This is an optimization exercise on Yosys and OpenROAD, whose aim is small area, not a production implementation. Only simulation tests tie the RTL to the original design; equivalence was not proved. Power is estimated from default activity; no workload was simulated.

==> design.v <==
package macro_stream_out_pkg;
   localparam int OUT_W = 40;
   localparam int CW = 16;
   localparam int EW = 12 + CW;
endpackage
module macro_stream_out_sq (
   input  logic [12:0] a,
   input  logic [12:0] b,
   output logic [9:0] hi
);
   wire p1 = a[0] & a[1];
   wire p2 = a[0] & a[2];
   wire p3 = a[0] & a[3];
   wire p4 = a[0] & a[4];
   wire p5 = a[0] & a[5];
   wire p6 = a[0] & a[6];
   wire p7 = a[0] & a[7];
   wire p8 = a[0] & a[8];
   wire p9 = a[0] & a[9];
   wire p10 = a[0] & a[10];
   wire p11 = a[0] & a[11];
   wire p12 = a[1] & a[2];
   wire p13 = a[1] & a[3];
   wire p14 = a[1] & a[4];
   wire p15 = a[1] & a[5];
   wire p16 = a[1] & a[6];
   wire p17 = a[1] & a[7];
   wire p18 = a[1] & a[8];
   wire p19 = a[1] & a[9];
   wire p20 = a[1] & a[10];
   wire p21 = a[1] & a[11];
   wire p22 = a[2] & a[3];
   wire p23 = a[2] & a[4];
   wire p24 = a[2] & a[5];
   wire p25 = a[2] & a[6];
   wire p26 = a[2] & a[7];
   wire p27 = a[2] & a[8];
   wire p28 = a[2] & a[9];
   wire p29 = a[2] & a[10];
   wire p30 = a[2] & a[11];
   wire p31 = a[3] & a[4];
   wire p32 = a[3] & a[5];
   wire p33 = a[3] & a[6];
   wire p34 = a[3] & a[7];
   wire p35 = a[3] & a[8];
   wire p36 = a[3] & a[9];
   wire p37 = a[3] & a[10];
   wire p38 = a[3] & a[11];
   wire p39 = a[4] & a[5];
   wire p40 = a[4] & a[6];
   wire p41 = a[4] & a[7];
   wire p42 = a[4] & a[8];
   wire p43 = a[4] & a[9];
   wire p44 = a[4] & a[10];
   wire p45 = a[4] & a[11];
   wire p46 = a[5] & a[6];
   wire p47 = a[5] & a[7];
   wire p48 = a[5] & a[8];
   wire p49 = a[5] & a[9];
   wire p50 = a[5] & a[10];
   wire p51 = a[5] & a[11];
   wire p52 = a[6] & a[7];
   wire p53 = a[6] & a[8];
   wire p54 = a[6] & a[9];
   wire p55 = a[6] & a[10];
   wire p56 = a[6] & a[11];
   wire p57 = a[7] & a[8];
   wire p58 = a[7] & a[9];
   wire p59 = a[7] & a[10];
   wire p60 = a[7] & a[11];
   wire p61 = a[8] & a[9];
   wire p62 = a[8] & a[10];
   wire p63 = a[8] & a[11];
   wire p64 = a[9] & a[10];
   wire p65 = a[9] & a[11];
   wire p66 = a[10] & a[11];
   wire p67 = ~(a[12] & a[0]);
   wire p68 = ~(a[12] & a[1]);
   wire p69 = ~(a[12] & a[2]);
   wire p70 = ~(a[12] & a[3]);
   wire p71 = ~(a[12] & a[4]);
   wire p72 = ~(a[12] & a[5]);
   wire p73 = ~(a[12] & a[6]);
   wire p74 = ~(a[12] & a[7]);
   wire p75 = ~(a[12] & a[8]);
   wire p76 = ~(a[12] & a[9]);
   wire p77 = ~(a[12] & a[10]);
   wire p78 = ~(a[12] & a[11]);
   wire p79 = b[0] & b[1];
   wire p80 = b[0] & b[2];
   wire p81 = b[0] & b[3];
   wire p82 = b[0] & b[4];
   wire p83 = b[0] & b[5];
   wire p84 = b[0] & b[6];
   wire p85 = b[0] & b[7];
   wire p86 = b[0] & b[8];
   wire p87 = b[0] & b[9];
   wire p88 = b[0] & b[10];
   wire p89 = b[0] & b[11];
   wire p90 = b[1] & b[2];
   wire p91 = b[1] & b[3];
   wire p92 = b[1] & b[4];
   wire p93 = b[1] & b[5];
   wire p94 = b[1] & b[6];
   wire p95 = b[1] & b[7];
   wire p96 = b[1] & b[8];
   wire p97 = b[1] & b[9];
   wire p98 = b[1] & b[10];
   wire p99 = b[1] & b[11];
   wire p100 = b[2] & b[3];
   wire p101 = b[2] & b[4];
   wire p102 = b[2] & b[5];
   wire p103 = b[2] & b[6];
   wire p104 = b[2] & b[7];
   wire p105 = b[2] & b[8];
   wire p106 = b[2] & b[9];
   wire p107 = b[2] & b[10];
   wire p108 = b[2] & b[11];
   wire p109 = b[3] & b[4];
   wire p110 = b[3] & b[5];
   wire p111 = b[3] & b[6];
   wire p112 = b[3] & b[7];
   wire p113 = b[3] & b[8];
   wire p114 = b[3] & b[9];
   wire p115 = b[3] & b[10];
   wire p116 = b[3] & b[11];
   wire p117 = b[4] & b[5];
   wire p118 = b[4] & b[6];
   wire p119 = b[4] & b[7];
   wire p120 = b[4] & b[8];
   wire p121 = b[4] & b[9];
   wire p122 = b[4] & b[10];
   wire p123 = b[4] & b[11];
   wire p124 = b[5] & b[6];
   wire p125 = b[5] & b[7];
   wire p126 = b[5] & b[8];
   wire p127 = b[5] & b[9];
   wire p128 = b[5] & b[10];
   wire p129 = b[5] & b[11];
   wire p130 = b[6] & b[7];
   wire p131 = b[6] & b[8];
   wire p132 = b[6] & b[9];
   wire p133 = b[6] & b[10];
   wire p134 = b[6] & b[11];
   wire p135 = b[7] & b[8];
   wire p136 = b[7] & b[9];
   wire p137 = b[7] & b[10];
   wire p138 = b[7] & b[11];
   wire p139 = b[8] & b[9];
   wire p140 = b[8] & b[10];
   wire p141 = b[8] & b[11];
   wire p142 = b[9] & b[10];
   wire p143 = b[9] & b[11];
   wire p144 = b[10] & b[11];
   wire p145 = ~(b[12] & b[0]);
   wire p146 = ~(b[12] & b[1]);
   wire p147 = ~(b[12] & b[2]);
   wire p148 = ~(b[12] & b[3]);
   wire p149 = ~(b[12] & b[4]);
   wire p150 = ~(b[12] & b[5]);
   wire p151 = ~(b[12] & b[6]);
   wire p152 = ~(b[12] & b[7]);
   wire p153 = ~(b[12] & b[8]);
   wire p154 = ~(b[12] & b[9]);
   wire p155 = ~(b[12] & b[10]);
   wire p156 = ~(b[12] & b[11]);
   wire s157 = a[1] ^ b[1] ^ p1;
   wire c158 = (a[1] & b[1]) | (a[1] & p1) | (b[1] & p1);
   wire s159 = p2 ^ p80 ^ c158;
   wire c160 = (p2 & p80) | (p2 & c158) | (p80 & c158);
   wire s161 = a[2] ^ b[2] ^ p12;
   wire c162 = (a[2] & b[2]) | (a[2] & p12) | (b[2] & p12);
   wire s163 = p3 ^ p81 ^ p90;
   wire c164 = (p3 & p81) | (p3 & p90) | (p81 & p90);
   wire s165 = s161 ^ s163 ^ c160;
   wire c166 = (s161 & s163) | (s161 & c160) | (s163 & c160);
   wire s167 = p13 ^ p4 ^ p82;
   wire c168 = (p13 & p4) | (p13 & p82) | (p4 & p82);
   wire s169 = p91 ^ c162 ^ c164;
   wire c170 = (p91 & c162) | (p91 & c164) | (c162 & c164);
   wire s171 = s167 ^ s169 ^ c166;
   wire c172 = (s167 & s169) | (s167 & c166) | (s169 & c166);
   wire s173 = a[3] ^ b[3] ^ p100;
   wire c174 = (a[3] & b[3]) | (a[3] & p100) | (b[3] & p100);
   wire s175 = p14 ^ p22 ^ p5;
   wire c176 = (p14 & p22) | (p14 & p5) | (p22 & p5);
   wire s177 = p83 ^ p92 ^ c168;
   wire c178 = (p83 & p92) | (p83 & c168) | (p92 & c168);
   wire s179 = s173 ^ s175 ^ c170;
   wire c180 = (s173 & s175) | (s173 & c170) | (s175 & c170);
   wire s181 = s177 ^ s179 ^ c172;
   wire c182 = (s177 & s179) | (s177 & c172) | (s179 & c172);
   wire s183 = p101 ^ p15 ^ p23;
   wire c184 = (p101 & p15) | (p101 & p23) | (p15 & p23);
   wire s185 = p6 ^ p84 ^ p93;
   wire c186 = (p6 & p84) | (p6 & p93) | (p84 & p93);
   wire s187 = c174 ^ c176 ^ s183;
   wire c188 = (c174 & c176) | (c174 & s183) | (c176 & s183);
   wire s189 = s185 ^ c178 ^ s187;
   wire c190 = (s185 & c178) | (s185 & s187) | (c178 & s187);
   wire s191 = c180 ^ s189 ^ c182;
   wire c192 = (c180 & s189) | (c180 & c182) | (s189 & c182);
   wire s193 = a[4] ^ b[4] ^ p102;
   wire c194 = (a[4] & b[4]) | (a[4] & p102) | (b[4] & p102);
   wire s195 = p109 ^ p16 ^ p24;
   wire c196 = (p109 & p16) | (p109 & p24) | (p16 & p24);
   wire s197 = p31 ^ p7 ^ p85;
   wire c198 = (p31 & p7) | (p31 & p85) | (p7 & p85);
   wire s199 = p94 ^ c184 ^ c186;
   wire c200 = (p94 & c184) | (p94 & c186) | (c184 & c186);
   wire s201 = s193 ^ s195 ^ s197;
   wire c202 = (s193 & s195) | (s193 & s197) | (s195 & s197);
   wire s203 = c188 ^ s199 ^ s201;
   wire c204 = (c188 & s199) | (c188 & s201) | (s199 & s201);
   wire s205 = c190 ^ s203 ^ c192;
   wire c206 = (c190 & s203) | (c190 & c192) | (s203 & c192);
   wire s207 = p103 ^ p110 ^ p17;
   wire c208 = (p103 & p110) | (p103 & p17) | (p110 & p17);
   wire s209 = p25 ^ p32 ^ p8;
   wire c210 = (p25 & p32) | (p25 & p8) | (p32 & p8);
   wire s211 = p86 ^ p95 ^ c194;
   wire c212 = (p86 & p95) | (p86 & c194) | (p95 & c194);
   wire s213 = c196 ^ c198 ^ s207;
   wire c214 = (c196 & c198) | (c196 & s207) | (c198 & s207);
   wire s215 = s209 ^ c200 ^ c202;
   wire c216 = (s209 & c200) | (s209 & c202) | (c200 & c202);
   wire s217 = s211 ^ s213 ^ c204;
   wire c218 = (s211 & s213) | (s211 & c204) | (s213 & c204);
   wire s219 = s215 ^ s217 ^ c206;
   wire c220 = (s215 & s217) | (s215 & c206) | (s217 & c206);
   wire s221 = a[5] ^ b[5] ^ p104;
   wire c222 = (a[5] & b[5]) | (a[5] & p104) | (b[5] & p104);
   wire s223 = p111 ^ p117 ^ p18;
   wire c224 = (p111 & p117) | (p111 & p18) | (p117 & p18);
   wire s225 = p26 ^ p33 ^ p39;
   wire c226 = (p26 & p33) | (p26 & p39) | (p33 & p39);
   wire s227 = p87 ^ p9 ^ p96;
   wire c228 = (p87 & p9) | (p87 & p96) | (p9 & p96);
   wire s229 = c208 ^ c210 ^ s221;
   wire c230 = (c208 & c210) | (c208 & s221) | (c210 & s221);
   wire s231 = s223 ^ s225 ^ s227;
   wire c232 = (s223 & s225) | (s223 & s227) | (s225 & s227);
   wire s233 = c212 ^ c214 ^ s229;
   wire c234 = (c212 & c214) | (c212 & s229) | (c214 & s229);
   wire s235 = s231 ^ c216 ^ s233;
   wire c236 = (s231 & c216) | (s231 & s233) | (c216 & s233);
   wire s237 = c218 ^ s235 ^ c220;
   wire c238 = (c218 & s235) | (c218 & c220) | (s235 & c220);
   wire s239 = p10 ^ p105 ^ p112;
   wire c240 = (p10 & p105) | (p10 & p112) | (p105 & p112);
   wire s241 = p118 ^ p19 ^ p27;
   wire c242 = (p118 & p19) | (p118 & p27) | (p19 & p27);
   wire s243 = p34 ^ p40 ^ p88;
   wire c244 = (p34 & p40) | (p34 & p88) | (p40 & p88);
   wire s245 = p97 ^ c222 ^ c224;
   wire c246 = (p97 & c222) | (p97 & c224) | (c222 & c224);
   wire s247 = c226 ^ c228 ^ s239;
   wire c248 = (c226 & c228) | (c226 & s239) | (c228 & s239);
   wire s249 = s241 ^ s243 ^ c230;
   wire c250 = (s241 & s243) | (s241 & c230) | (s243 & c230);
   wire s251 = c232 ^ s245 ^ s247;
   wire c252 = (c232 & s245) | (c232 & s247) | (s245 & s247);
   wire s253 = c234 ^ s249 ^ s251;
   wire c254 = (c234 & s249) | (c234 & s251) | (s249 & s251);
   wire s255 = c236 ^ s253 ^ c238;
   wire c256 = (c236 & s253) | (c236 & c238) | (s253 & c238);
   wire s257 = a[6] ^ b[6] ^ p106;
   wire c258 = (a[6] & b[6]) | (a[6] & p106) | (b[6] & p106);
   wire s259 = p11 ^ p113 ^ p119;
   wire c260 = (p11 & p113) | (p11 & p119) | (p113 & p119);
   wire s261 = p124 ^ p20 ^ p28;
   wire c262 = (p124 & p20) | (p124 & p28) | (p20 & p28);
   wire s263 = p35 ^ p41 ^ p46;
   wire c264 = (p35 & p41) | (p35 & p46) | (p41 & p46);
   wire s265 = p89 ^ p98 ^ c240;
   wire c266 = (p89 & p98) | (p89 & c240) | (p98 & c240);
   wire s267 = c242 ^ c244 ^ s257;
   wire c268 = (c242 & c244) | (c242 & s257) | (c244 & s257);
   wire s269 = s259 ^ s261 ^ s263;
   wire c270 = (s259 & s261) | (s259 & s263) | (s261 & s263);
   wire s271 = c246 ^ c248 ^ s265;
   wire c272 = (c246 & c248) | (c246 & s265) | (c248 & s265);
   wire s273 = s267 ^ s269 ^ c250;
   wire c274 = (s267 & s269) | (s267 & c250) | (s269 & c250);
   wire s275 = c252 ^ s271 ^ s273;
   wire c276 = (c252 & s271) | (c252 & s273) | (s271 & s273);
   wire s277 = c254 ^ s275 ^ c256;
   wire c278 = (c254 & s275) | (c254 & c256) | (s275 & c256);
   wire s279 = p107 ^ p114 ^ p120;
   wire c280 = (p107 & p114) | (p107 & p120) | (p114 & p120);
   wire s281 = p125 ^ p145 ^ p21;
   wire c282 = (p125 & p145) | (p125 & p21) | (p145 & p21);
   wire s283 = p29 ^ p36 ^ p42;
   wire c284 = (p29 & p36) | (p29 & p42) | (p36 & p42);
   wire s285 = p47 ^ p67 ^ p99;
   wire c286 = (p47 & p67) | (p47 & p99) | (p67 & p99);
   wire s287 = c258 ^ c260 ^ c262;
   wire c288 = (c258 & c260) | (c258 & c262) | (c260 & c262);
   wire s289 = c264 ^ s279 ^ s281;
   wire c290 = (c264 & s279) | (c264 & s281) | (s279 & s281);
   wire s291 = s283 ^ s285 ^ c266;
   wire c292 = (s283 & s285) | (s283 & c266) | (s285 & c266);
   wire s293 = c268 ^ c270 ^ s287;
   wire c294 = (c268 & c270) | (c268 & s287) | (c270 & s287);
   wire s295 = s289 ^ c272 ^ s291;
   wire c296 = (s289 & c272) | (s289 & s291) | (c272 & s291);
   wire s297 = s293 ^ c274 ^ s295;
   wire c298 = (s293 & c274) | (s293 & s295) | (c274 & s295);
   wire s299 = c276 ^ s297 ^ c278;
   wire c300 = (c276 & s297) | (c276 & c278) | (s297 & c278);
   wire s301 = ~(a[7] ^ b[7]);
   wire c302 = a[7] | b[7];
   wire s303 = p108 ^ p115 ^ p121;
   wire c304 = (p108 & p115) | (p108 & p121) | (p115 & p121);
   wire s305 = p126 ^ p130 ^ p146;
   wire c306 = (p126 & p130) | (p126 & p146) | (p130 & p146);
   wire s307 = p30 ^ p37 ^ p43;
   wire c308 = (p30 & p37) | (p30 & p43) | (p37 & p43);
   wire s309 = p48 ^ p52 ^ p68;
   wire c310 = (p48 & p52) | (p48 & p68) | (p52 & p68);
   wire s311 = s301 ^ c280 ^ c282;
   wire c312 = (s301 & c280) | (s301 & c282) | (c280 & c282);
   wire s313 = c284 ^ c286 ^ s303;
   wire c314 = (c284 & c286) | (c284 & s303) | (c286 & s303);
   wire s315 = s305 ^ s307 ^ s309;
   wire c316 = (s305 & s307) | (s305 & s309) | (s307 & s309);
   wire s317 = c288 ^ c290 ^ s311;
   wire c318 = (c288 & c290) | (c288 & s311) | (c290 & s311);
   wire s319 = s313 ^ s315 ^ c292;
   wire c320 = (s313 & s315) | (s313 & c292) | (s315 & c292);
   wire s321 = c294 ^ s317 ^ c296;
   wire c322 = (c294 & s317) | (c294 & c296) | (s317 & c296);
   wire s323 = s319 ^ c298 ^ s321;
   wire c324 = (s319 & c298) | (s319 & s321) | (c298 & s321);
   wire s325 = p116 ^ p122 ^ p127;
   wire c326 = (p116 & p122) | (p116 & p127) | (p122 & p127);
   wire s327 = p131 ^ p147 ^ p38;
   wire c328 = (p131 & p147) | (p131 & p38) | (p147 & p38);
   wire s329 = p44 ^ p49 ^ p53;
   wire c330 = (p44 & p49) | (p44 & p53) | (p49 & p53);
   wire s331 = p69 ^ c302 ^ c304;
   wire c332 = (p69 & c302) | (p69 & c304) | (c302 & c304);
   wire s333 = c306 ^ c308 ^ c310;
   wire c334 = (c306 & c308) | (c306 & c310) | (c308 & c310);
   wire s335 = s325 ^ s327 ^ s329;
   wire c336 = (s325 & s327) | (s325 & s329) | (s327 & s329);
   wire s337 = c312 ^ c314 ^ c316;
   wire c338 = (c312 & c314) | (c312 & c316) | (c314 & c316);
   wire s339 = s331 ^ s333 ^ s335;
   wire c340 = (s331 & s333) | (s331 & s335) | (s333 & s335);
   wire s341 = c318 ^ s337 ^ s339;
   wire c342 = (c318 & s337) | (c318 & s339) | (s337 & s339);
   wire s343 = c320 ^ s341 ^ c322;
   wire c344 = (c320 & s341) | (c320 & c322) | (s341 & c322);
   wire s345 = a[8] ^ b[8] ^ p123;
   wire c346 = (a[8] & b[8]) | (a[8] & p123) | (b[8] & p123);
   wire s347 = p128 ^ p132 ^ p135;
   wire c348 = (p128 & p132) | (p128 & p135) | (p132 & p135);
   wire s349 = p148 ^ p45 ^ p50;
   wire c350 = (p148 & p45) | (p148 & p50) | (p45 & p50);
   wire s351 = p54 ^ p57 ^ p70;
   wire c352 = (p54 & p57) | (p54 & p70) | (p57 & p70);
   wire s353 = c326 ^ c328 ^ c330;
   wire c354 = (c326 & c328) | (c326 & c330) | (c328 & c330);
   wire s355 = s345 ^ s347 ^ s349;
   wire c356 = (s345 & s347) | (s345 & s349) | (s347 & s349);
   wire s357 = s351 ^ c332 ^ c334;
   wire c358 = (s351 & c332) | (s351 & c334) | (c332 & c334);
   wire s359 = c336 ^ s353 ^ s355;
   wire c360 = (c336 & s353) | (c336 & s355) | (s353 & s355);
   wire s361 = c338 ^ s357 ^ c340;
   wire c362 = (c338 & s357) | (c338 & c340) | (s357 & c340);
   wire s363 = s359 ^ c342 ^ s361;
   wire c364 = (s359 & c342) | (s359 & s361) | (c342 & s361);
   wire s365 = p129 ^ p133 ^ p136;
   wire c366 = (p129 & p133) | (p129 & p136) | (p133 & p136);
   wire s367 = p149 ^ p51 ^ p55;
   wire c368 = (p149 & p51) | (p149 & p55) | (p51 & p55);
   wire s369 = p58 ^ p71 ^ c346;
   wire c370 = (p58 & p71) | (p58 & c346) | (p71 & c346);
   wire s371 = c348 ^ c350 ^ c352;
   wire c372 = (c348 & c350) | (c348 & c352) | (c350 & c352);
   wire s373 = s365 ^ s367 ^ c354;
   wire c374 = (s365 & s367) | (s365 & c354) | (s367 & c354);
   wire s375 = c356 ^ s369 ^ s371;
   wire c376 = (c356 & s369) | (c356 & s371) | (s369 & s371);
   wire s377 = c358 ^ s373 ^ c360;
   wire c378 = (c358 & s373) | (c358 & c360) | (s373 & c360);
   wire s379 = s375 ^ c362 ^ s377;
   wire c380 = (s375 & c362) | (s375 & s377) | (c362 & s377);
   wire s381 = a[9] ^ b[9] ^ p134;
   wire c382 = (a[9] & b[9]) | (a[9] & p134) | (b[9] & p134);
   wire s383 = p137 ^ p139 ^ p150;
   wire c384 = (p137 & p139) | (p137 & p150) | (p139 & p150);
   wire s385 = p56 ^ p59 ^ p61;
   wire c386 = (p56 & p59) | (p56 & p61) | (p59 & p61);
   wire s387 = p72 ^ c366 ^ c368;
   wire c388 = (p72 & c366) | (p72 & c368) | (c366 & c368);
   wire s389 = s381 ^ s383 ^ s385;
   wire c390 = (s381 & s383) | (s381 & s385) | (s383 & s385);
   wire s391 = c370 ^ c372 ^ s387;
   wire c392 = (c370 & c372) | (c370 & s387) | (c372 & s387);
   wire s393 = s389 ^ c374 ^ c376;
   wire c394 = (s389 & c374) | (s389 & c376) | (c374 & c376);
   wire s395 = s391 ^ c378 ^ s393;
   wire c396 = (s391 & c378) | (s391 & s393) | (c378 & s393);
   wire s397 = p138 ^ p140 ^ p151;
   wire c398 = (p138 & p140) | (p138 & p151) | (p140 & p151);
   wire s399 = p60 ^ p62 ^ p73;
   wire c400 = (p60 & p62) | (p60 & p73) | (p62 & p73);
   wire s401 = c382 ^ c384 ^ c386;
   wire c402 = (c382 & c384) | (c382 & c386) | (c384 & c386);
   wire s403 = s397 ^ s399 ^ c388;
   wire c404 = (s397 & s399) | (s397 & c388) | (s399 & c388);
   wire s405 = c390 ^ s401 ^ c392;
   wire c406 = (c390 & s401) | (c390 & c392) | (s401 & c392);
   wire s407 = s403 ^ c394 ^ s405;
   wire c408 = (s403 & c394) | (s403 & s405) | (c394 & s405);
   wire s409 = a[10] ^ b[10] ^ p141;
   wire c410 = (a[10] & b[10]) | (a[10] & p141) | (b[10] & p141);
   wire s411 = p142 ^ p152 ^ p63;
   wire c412 = (p142 & p152) | (p142 & p63) | (p152 & p63);
   wire s413 = p64 ^ p74 ^ c398;
   wire c414 = (p64 & p74) | (p64 & c398) | (p74 & c398);
   wire s415 = c400 ^ s409 ^ s411;
   wire c416 = (c400 & s409) | (c400 & s411) | (s409 & s411);
   wire s417 = c402 ^ s413 ^ s415;
   wire c418 = (c402 & s413) | (c402 & s415) | (s413 & s415);
   wire s419 = c404 ^ s417 ^ c406;
   wire c420 = (c404 & s417) | (c404 & c406) | (s417 & c406);
   wire s421 = p143 ^ p153 ^ p65;
   wire c422 = (p143 & p153) | (p143 & p65) | (p153 & p65);
   wire s423 = p75 ^ c410 ^ c412;
   wire c424 = (p75 & c410) | (p75 & c412) | (c410 & c412);
   wire s425 = s421 ^ c414 ^ c416;
   wire c426 = (s421 & c414) | (s421 & c416) | (c414 & c416);
   wire s427 = s423 ^ c418 ^ s425;
   wire c428 = (s423 & c418) | (s423 & s425) | (c418 & s425);
   wire s429 = a[11] ^ b[11] ^ p144;
   wire c430 = (a[11] & b[11]) | (a[11] & p144) | (b[11] & p144);
   wire s431 = p154 ^ p66 ^ p76;
   wire c432 = (p154 & p66) | (p154 & p76) | (p66 & p76);
   wire s433 = c422 ^ s429 ^ s431;
   wire c434 = (c422 & s429) | (c422 & s431) | (s429 & s431);
   wire s435 = c424 ^ s433 ^ c426;
   wire c436 = (c424 & s433) | (c424 & c426) | (s433 & c426);
   wire s437 = p155 ^ p77 ^ c430;
   wire c438 = (p155 & p77) | (p155 & c430) | (p77 & c430);
   wire s439 = c432 ^ c434 ^ s437;
   wire c440 = (c432 & c434) | (c432 & s437) | (c434 & s437);
   wire s441 = a[12] ^ b[12] ^ p156;
   wire c442 = (a[12] & b[12]) | (a[12] & p156) | (b[12] & p156);
   wire s443 = p78 ^ s441 ^ c438;
   wire c444 = (p78 & s441) | (p78 & c438) | (s441 & c438);
   wire k445 = a[0] & b[0];
   wire k446 = p79 & s157;
   wire k447 = s159 & k446;
   wire k448 = s165 & k447;
   wire k449 = s171 & k448;
   wire k450 = s181 & k449;
   wire k451 = s191 & k450;
   wire k452 = s205 & k451;
   wire k453 = s219 & k452;
   wire k454 = s237 & k453;
   wire k455 = s255 & k454;
   wire k456 = s277 & k455;
   wire k457 = s299 & k456;
   wire k458 = (s323 & c300) | (s323 & k457) | (c300 & k457);
   wire k459 = (c324 & s343) | (c324 & k458) | (s343 & k458);
   wire [9:0] ra = {c442, c440, s439, c428, s427, c408, c396, c380, c364, s363};
   wire [9:0] rb = {c444, s443, c436, s435, c420, s419, s407, s395, s379, c344};
   assign hi = ra + rb + 10'(k459);
endmodule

○ ○ ○ ○ ○ ○ ○

Required action: Transcribe, with no changes, the listing above from its first line through the line with "wire p5 = a[0] & a[5];", including that line, and stop once it is done.

The answer:
This is an optimization exercise on Yosys and OpenROAD, whose aim is small area, not a production implementation. Only simulation tests tie the RTL to the original design; equivalence was not proved. Power is estimated from default activity; no workload was simulated.

==> design.v <==
package macro_stream_out_pkg;
   localparam int OUT_W = 40;
   localparam int CW = 16;
   localparam int EW = 12 + CW;
endpackage
module macro_stream_out_sq (
   input  logic [12:0] a,
   input  logic [12:0] b,
   output logic [9:0] hi
);
   wire p1 = a[0] & a[1];
   wire p2 = a[0] & a[2];
   wire p3 = a[0] & a[3];
   wire p4 = a[0] & a[4];
   wire p5 = a[0] & a[5];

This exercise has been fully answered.